Closed YouknowIdoknow closed 2 years ago

YouknowIdoknow commented 2 years ago

Hi, sir. when I use the JiTcdde to get the Lyapunov exponent spectrum varying with the delay, the Lyapaunov exponent spectrum is not smooth, as shown in the diagram on the right. But when I input the time delays one by one, run them individually to save the final result, and then repeat this operation, I get a smooth Lyapunov exponent spectrum with changing time delays, as shown in the diagram on the left. How can I solve this problem?
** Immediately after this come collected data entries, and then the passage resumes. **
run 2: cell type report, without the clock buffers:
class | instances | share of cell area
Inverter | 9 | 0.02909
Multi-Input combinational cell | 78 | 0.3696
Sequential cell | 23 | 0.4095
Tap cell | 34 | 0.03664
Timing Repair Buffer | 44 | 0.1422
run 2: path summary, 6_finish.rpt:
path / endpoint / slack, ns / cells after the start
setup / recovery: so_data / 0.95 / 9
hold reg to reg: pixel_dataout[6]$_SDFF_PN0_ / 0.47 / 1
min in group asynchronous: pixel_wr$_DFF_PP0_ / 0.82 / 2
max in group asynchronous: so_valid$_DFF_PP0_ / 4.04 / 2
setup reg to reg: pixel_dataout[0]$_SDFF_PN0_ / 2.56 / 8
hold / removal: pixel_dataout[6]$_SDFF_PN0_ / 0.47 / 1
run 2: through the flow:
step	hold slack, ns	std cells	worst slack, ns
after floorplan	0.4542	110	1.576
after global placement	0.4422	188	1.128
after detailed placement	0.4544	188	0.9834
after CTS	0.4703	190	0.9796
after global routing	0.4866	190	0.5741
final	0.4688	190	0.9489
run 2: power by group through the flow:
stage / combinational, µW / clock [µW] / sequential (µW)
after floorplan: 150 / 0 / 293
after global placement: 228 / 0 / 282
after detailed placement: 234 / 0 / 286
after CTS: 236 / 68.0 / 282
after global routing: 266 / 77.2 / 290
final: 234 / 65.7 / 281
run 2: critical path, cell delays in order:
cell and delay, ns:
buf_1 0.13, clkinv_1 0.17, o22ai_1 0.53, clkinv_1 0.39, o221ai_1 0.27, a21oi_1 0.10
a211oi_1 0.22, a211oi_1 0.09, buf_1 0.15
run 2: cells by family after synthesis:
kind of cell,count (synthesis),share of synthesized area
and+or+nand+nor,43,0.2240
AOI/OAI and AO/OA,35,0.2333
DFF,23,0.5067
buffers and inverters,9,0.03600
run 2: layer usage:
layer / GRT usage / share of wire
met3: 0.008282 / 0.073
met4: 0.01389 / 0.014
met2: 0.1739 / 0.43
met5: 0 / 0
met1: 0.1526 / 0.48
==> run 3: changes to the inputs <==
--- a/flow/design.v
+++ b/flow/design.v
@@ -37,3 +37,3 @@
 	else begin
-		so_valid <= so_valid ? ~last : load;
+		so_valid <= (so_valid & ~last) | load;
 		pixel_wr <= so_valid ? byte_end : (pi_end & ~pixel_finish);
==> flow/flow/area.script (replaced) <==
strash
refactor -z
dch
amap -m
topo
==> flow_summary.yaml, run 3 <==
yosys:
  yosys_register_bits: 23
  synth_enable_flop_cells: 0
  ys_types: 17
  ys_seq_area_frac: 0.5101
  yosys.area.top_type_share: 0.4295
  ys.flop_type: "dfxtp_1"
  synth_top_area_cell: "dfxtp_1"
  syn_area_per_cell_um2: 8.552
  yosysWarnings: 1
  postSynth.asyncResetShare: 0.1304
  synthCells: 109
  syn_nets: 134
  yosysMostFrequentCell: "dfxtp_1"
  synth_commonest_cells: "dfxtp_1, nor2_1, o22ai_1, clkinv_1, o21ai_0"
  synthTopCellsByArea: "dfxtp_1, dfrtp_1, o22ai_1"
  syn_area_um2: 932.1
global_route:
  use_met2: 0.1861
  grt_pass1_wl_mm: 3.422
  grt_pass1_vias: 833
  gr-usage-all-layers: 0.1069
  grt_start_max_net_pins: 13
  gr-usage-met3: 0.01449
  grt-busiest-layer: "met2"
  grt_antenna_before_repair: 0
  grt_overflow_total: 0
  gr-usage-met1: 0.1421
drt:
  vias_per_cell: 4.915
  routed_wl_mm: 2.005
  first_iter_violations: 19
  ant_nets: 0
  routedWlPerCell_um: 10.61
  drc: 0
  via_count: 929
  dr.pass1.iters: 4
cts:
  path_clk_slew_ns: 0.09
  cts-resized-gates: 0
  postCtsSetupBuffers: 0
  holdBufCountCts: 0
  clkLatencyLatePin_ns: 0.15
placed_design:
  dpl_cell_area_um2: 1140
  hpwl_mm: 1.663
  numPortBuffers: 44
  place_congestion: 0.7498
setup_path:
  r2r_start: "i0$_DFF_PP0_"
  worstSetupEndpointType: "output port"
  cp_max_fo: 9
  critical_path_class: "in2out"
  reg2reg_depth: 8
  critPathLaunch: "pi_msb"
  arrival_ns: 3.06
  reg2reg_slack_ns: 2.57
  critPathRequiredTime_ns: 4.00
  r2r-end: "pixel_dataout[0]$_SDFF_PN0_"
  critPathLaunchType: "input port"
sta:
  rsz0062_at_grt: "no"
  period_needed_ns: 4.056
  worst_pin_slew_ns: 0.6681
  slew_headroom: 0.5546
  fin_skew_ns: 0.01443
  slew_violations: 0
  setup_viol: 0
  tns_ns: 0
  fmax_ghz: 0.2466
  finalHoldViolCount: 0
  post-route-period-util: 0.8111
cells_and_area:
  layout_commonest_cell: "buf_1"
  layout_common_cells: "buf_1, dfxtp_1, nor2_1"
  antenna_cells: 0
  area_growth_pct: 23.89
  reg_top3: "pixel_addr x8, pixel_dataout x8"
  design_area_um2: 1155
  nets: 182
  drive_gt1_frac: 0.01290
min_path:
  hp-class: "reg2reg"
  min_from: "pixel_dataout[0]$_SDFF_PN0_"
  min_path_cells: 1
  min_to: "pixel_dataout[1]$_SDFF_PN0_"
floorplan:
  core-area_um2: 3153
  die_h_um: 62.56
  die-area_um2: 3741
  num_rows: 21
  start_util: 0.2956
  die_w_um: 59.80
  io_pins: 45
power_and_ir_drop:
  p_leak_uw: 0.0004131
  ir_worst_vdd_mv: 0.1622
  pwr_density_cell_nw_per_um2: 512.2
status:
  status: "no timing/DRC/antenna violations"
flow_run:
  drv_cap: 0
The following is my code

Code 1:

from jitcdde import jitcdde_lyap, y, t
import numpy as np
from symengine import sin, pi

tau = 8.0
a = 1.2
b = 0.15

def ff(t,y,tau,a,b):
   return [y(1, t - tau), y(2), -a * y(1) - a * y(2) + a * sin(2 * pi * b * y(0))]

n_lyap = 6
DDE = jitcdde_lyap(ff(t,y,tau,a,b), n_lyap = n_lyap)
DDE.constant_past( [1.0,0.0,0.0], time=0.0 )
DDE.step_on_discontinuities()
max_step = 0.05
DDE.set_integration_parameters(max_step=max_step, atol=1e-5)
pre_T = 10
DDE.integrate_blindly(pre_T, max_step)
data = []
lyaps = []
weights = []
LEs = []
for time in np.arange(0, 1000, 0.05):
# for time in np.arange(DDE.t, DDE.t+10000, 10):
    state, lyap, weight = DDE.integrate(time)
    data.append(state)
    lyaps.append(lyap)
    weights.append(weight)

lyaps = np.vstack(lyaps)
np.savetxt("LEs_t.dat", lyaps)
for i in range(n_lyap):
    Lyap = np.average(lyaps[400:, i], weights=weights[400:])
    LEs.append(Lyap)
    print(Lyap)

np.savetxt("LEs.dat", LEs)
with open('eye1.dat','ab') as f:
    np.savetxt(f, LEs, delimiter=" ")

Code 2:

from jitcdde import jitcdde_lyap, y, t
import numpy as np
from scipy.stats import sem
from symengine import sin, pi

a = 1.2
b = 0.15

def ff(t,y,tau,a,b):
   return [y(1, t - tau), y(2), -a * y(1) - a * y(2) + a * sin(2 * pi * b * y(0))]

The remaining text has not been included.